### What the exercise asks
Check every line of the data below for the string "return", and copy the ones that hold it.

====== Data for this task

**src/rtl/a_loader_pkg.sv**
```systemverilog
// rtl/a_loader_pkg.sv - shared types and sizing helpers for the A-row loader
//
// Purpose: loader FSM state encoding, derived-constant helpers (elements per
// word, words per row, counter widths) and the configuration legality check
// used at elaboration time by the loader and its row assembler.
// Ports: none (package).

package a_loader_pkg;

  typedef enum logic [1:0] {
    IDLE   = 2'd0,
    LOAD   = 2'd1,
    STREAM = 2'd2,
    DONE   = 2'd3
  } state_t;

  // Elements carried by one input word.
  function automatic int calc_epw(input int in_w, input int bits_ab);
    return in_w / bits_ab;
  endfunction

  // Input words needed to fill one DIM-element row.
  function automatic int calc_wpr(input int dim, input int in_w, input int bits_ab);
    return dim / (in_w / bits_ab);
  endfunction

  // Counter width for values 0..n-1, never narrower than one bit.
  function automatic int cnt_w(input int n);
    return (n > 1) ? $clog2(n) : 1;
  endfunction

  // Words must hold a whole number of elements, and a whole number of words
  // must make up a row, so no element ever straddles a word or row boundary.
  function automatic bit cfg_ok(input int dim, input int in_w, input int bits_ab);
    return (bits_ab > 0) && (in_w >= bits_ab) && ((in_w % bits_ab) == 0) &&
           ((dim % (in_w / bits_ab)) == 0);
  endfunction

endpackage

```
**src/rtl/row_assembler.sv**
```systemverilog
// rtl/row_assembler.sv - packs input words into one DIM-element row
//
// Purpose: holds the partially filled row and merges each accepted word into
// its slot range. The merged view (buffer plus the word on the bus) is
// presented combinationally so the loader can capture a finished row on the
// same edge that accepts its last word.
// Ports:
//   clk, rst          clock, asynchronous active-high reset (clears buffer)
//   i_word            packed input word, element k at [k*BITS_AB +: BITS_AB]
//   i_word_idx        position of i_word within the row (0..WPR-1)
//   i_accept          word is being accepted this cycle
//   o_row             buffer merged with i_word at slot range of i_word_idx
//   o_row_complete    i_accept on the last word of a row

module row_assembler
  import a_loader_pkg::*;
#(
  parameter  int BITS_AB = 8,
  parameter  int DIM     = 8,
  parameter  int IN_W    = 64,
  localparam int EPW     = calc_epw(IN_W, BITS_AB),
  localparam int WPR     = calc_wpr(DIM, IN_W, BITS_AB),
  localparam int WW      = cnt_w(WPR)
) (
  input  logic                      clk,
  input  logic                      rst,
  input  logic [IN_W-1:0]           i_word,
  input  logic [WW-1:0]             i_word_idx,
  input  logic                      i_accept,
  output logic signed [BITS_AB-1:0] o_row [DIM],
  output logic                      o_row_complete
);

  localparam logic [WW-1:0] LAST_WORD = WW'(WPR - 1);

  logic signed [BITS_AB-1:0] r_buf [DIM];
  logic signed [BITS_AB-1:0] w_row [DIM];

  // Slot s belongs to word s/EPW at element position s%EPW; element 0 of the
  // word lands in the lowest slot of its range.
  always_comb begin
    for (int s = 0; s < DIM; s++) begin
      if (i_word_idx == WW'(s / EPW)) begin
        w_row[s] = i_word[(s % EPW)*BITS_AB +: BITS_AB];
      end else begin
        w_row[s] = r_buf[s];
      end
    end
  end

  always_ff @(posedge clk or posedge rst) begin
    if (rst) begin
      for (int s = 0; s < DIM; s++) begin
        r_buf[s] <= '0;
      end
    end else if (i_accept) begin
      for (int s = 0; s < DIM; s++) begin
        r_buf[s] <= w_row[s];
      end
    end
  end

  assign o_row          = w_row;
  assign o_row_complete = i_accept && (i_word_idx == LAST_WORD);

endmodule

```
**src/rtl/a_row_loader.sv**
```systemverilog
// rtl/a_row_loader.sv - stream-to-row feeder for the skewed A-matrix buffer
//
// Purpose: on start, accepts WPR*DIM packed words over a valid/ready stream,
// writes rows 0..DIM-1 into the A buffer, then holds the buffer shift enable
// for STREAM_CYC cycles and pulses done.
// Ports:
//   clk, rst     clock, asynchronous active-high reset
//   start        one-cycle load request, honoured only in IDLE
//   in_valid     input word valid
//   in_ready     loader accepts a word this cycle (registered, LOAD only)
//   in_data      packed input word, element k at [k*BITS_AB +: BITS_AB]
//   Ain          row data for the A buffer (held while WrEn=0)
//   Arow         row index for Ain (held while WrEn=0)
//   WrEn         one-cycle row write strobe
//   en           A buffer shift enable during the drain window
//   busy         loader is not idle
//   done         one-cycle completion pulse

module a_row_loader
  import a_loader_pkg::*;
#(
  parameter  int BITS_AB    = 8,
  parameter  int DIM        = 8,
  parameter  int IN_W       = 64,
  parameter  int STREAM_CYC = 3*DIM - 2,
  localparam int WPR        = calc_wpr(DIM, IN_W, BITS_AB),
  localparam int WW         = cnt_w(WPR),
  localparam int RW         = cnt_w(DIM),
  localparam int CW         = $clog2(STREAM_CYC + 1)
) (
  input  logic                      clk,
  input  logic                      rst,
  input  logic                      start,
  input  logic                      in_valid,
  output logic                      in_ready,
  input  logic [IN_W-1:0]           in_data,
  output logic signed [BITS_AB-1:0] Ain [DIM],
  output logic [RW-1:0]             Arow,
  output logic                      WrEn,
  output logic                      en,
  output logic                      busy,
  output logic                      done
);

  if (!cfg_ok(DIM, IN_W, BITS_AB)) begin : g_bad_cfg
    $error("a_row_loader: IN_W must be a multiple of BITS_AB and IN_W/BITS_AB must divide DIM");
  end

  localparam logic [WW-1:0] LAST_WORD = WW'(WPR - 1);
  localparam logic [RW-1:0] LAST_ROW  = RW'(DIM - 1);
  localparam logic [CW-1:0] LAST_CYC  = CW'(STREAM_CYC);

  state_t                    r_state;
  logic [WW-1:0]             r_word_cnt;
  logic [RW-1:0]             r_row_cnt;
  logic [CW-1:0]             r_cyc_cnt;
  logic                      r_in_ready;
  logic                      r_wr_en;
  logic                      r_en;
  logic                      r_done;
  logic signed [BITS_AB-1:0] r_ain [DIM];
  logic [RW-1:0]             r_arow;

  logic                      w_accept;
  logic signed [BITS_AB-1:0] w_row [DIM];
  logic                      w_row_complete;

  // in_ready is a flop, so acceptance never loops back through in_valid.
  assign w_accept = in_valid && r_in_ready;

  row_assembler #(
    .BITS_AB (BITS_AB),
    .DIM     (DIM),
    .IN_W    (IN_W)
  ) u_row_assembler (
    .clk            (clk),
    .rst            (rst),
    .i_word         (in_data),
    .i_word_idx     (r_word_cnt),
    .i_accept       (w_accept),
    .o_row          (w_row),
    .o_row_complete (w_row_complete)
  );

  always_ff @(posedge clk or posedge rst) begin
    if (rst) begin
      r_state    <= IDLE;
      r_word_cnt <= '0;
      r_row_cnt  <= '0;
      r_cyc_cnt  <= '0;
      r_in_ready <= 1'b0;
      r_wr_en    <= 1'b0;
      r_en       <= 1'b0;
      r_done     <= 1'b0;
      r_arow     <= '0;
      for (int k = 0; k < DIM; k++) begin
        r_ain[k] <= '0;
      end
    end else begin
      case (r_state)
        IDLE: begin
          r_wr_en <= 1'b0;
          r_en    <= 1'b0;
          r_done  <= 1'b0;
          if (start) begin
            r_state    <= LOAD;
            r_in_ready <= 1'b1;
            r_word_cnt <= '0;
            r_row_cnt  <= '0;
            r_cyc_cnt  <= '0;
          end
        end

        LOAD: begin
          // Strobe drops unless the next row completes right behind it;
          // in_ready stays high so rows can arrive back to back.
          r_wr_en <= 1'b0;
          if (w_accept) begin
            r_word_cnt <= (r_word_cnt == LAST_WORD) ? '0 : r_word_cnt + 1'b1;
            if (w_row_complete) begin
              for (int k = 0; k < DIM; k++) begin
                r_ain[k] <= w_row[k];
              end
              r_arow  <= r_row_cnt;
              r_wr_en <= 1'b1;
              if (r_row_cnt == LAST_ROW) begin
                // The drain window opens on the same cycle as the last
                // row write, so en's first cycle overlaps that WrEn.
                r_row_cnt  <= '0;
                r_state    <= STREAM;
                r_in_ready <= 1'b0;
                r_en       <= 1'b1;
                r_cyc_cnt  <= CW'(1);
              end else begin
                r_row_cnt <= r_row_cnt + 1'b1;
              end
            end
          end
        end

        STREAM: begin
          // r_cyc_cnt numbers the en cycle currently in progress (1-based).
          r_wr_en <= 1'b0;
          if (r_cyc_cnt == LAST_CYC) begin
            r_en      <= 1'b0;
            r_done    <= 1'b1;
            r_state   <= DONE;
            r_cyc_cnt <= '0;
          end else begin
            r_cyc_cnt <= r_cyc_cnt + 1'b1;
          end
        end

        DONE: begin
          // start is deliberately not sampled here.
          r_done  <= 1'b0;
          r_state <= IDLE;
        end

        default: begin
          r_state <= IDLE;
        end
      endcase
    end
  end

  assign in_ready = r_in_ready;
  assign Ain      = r_ain;
  assign Arow     = r_arow;
  assign WrEn     = r_wr_en;
  assign en       = r_en;
  assign done     = r_done;
  assign busy     = (r_state != IDLE);

endmodule
```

============

### Output of the exercise
    return in_w / bits_ab;
    return dim / (in_w / bits_ab);
    return (n > 1) ? $clog2(n) : 1;
    return (bits_ab > 0) && (in_w >= bits_ab) && ((in_w % bits_ab) == 0) &&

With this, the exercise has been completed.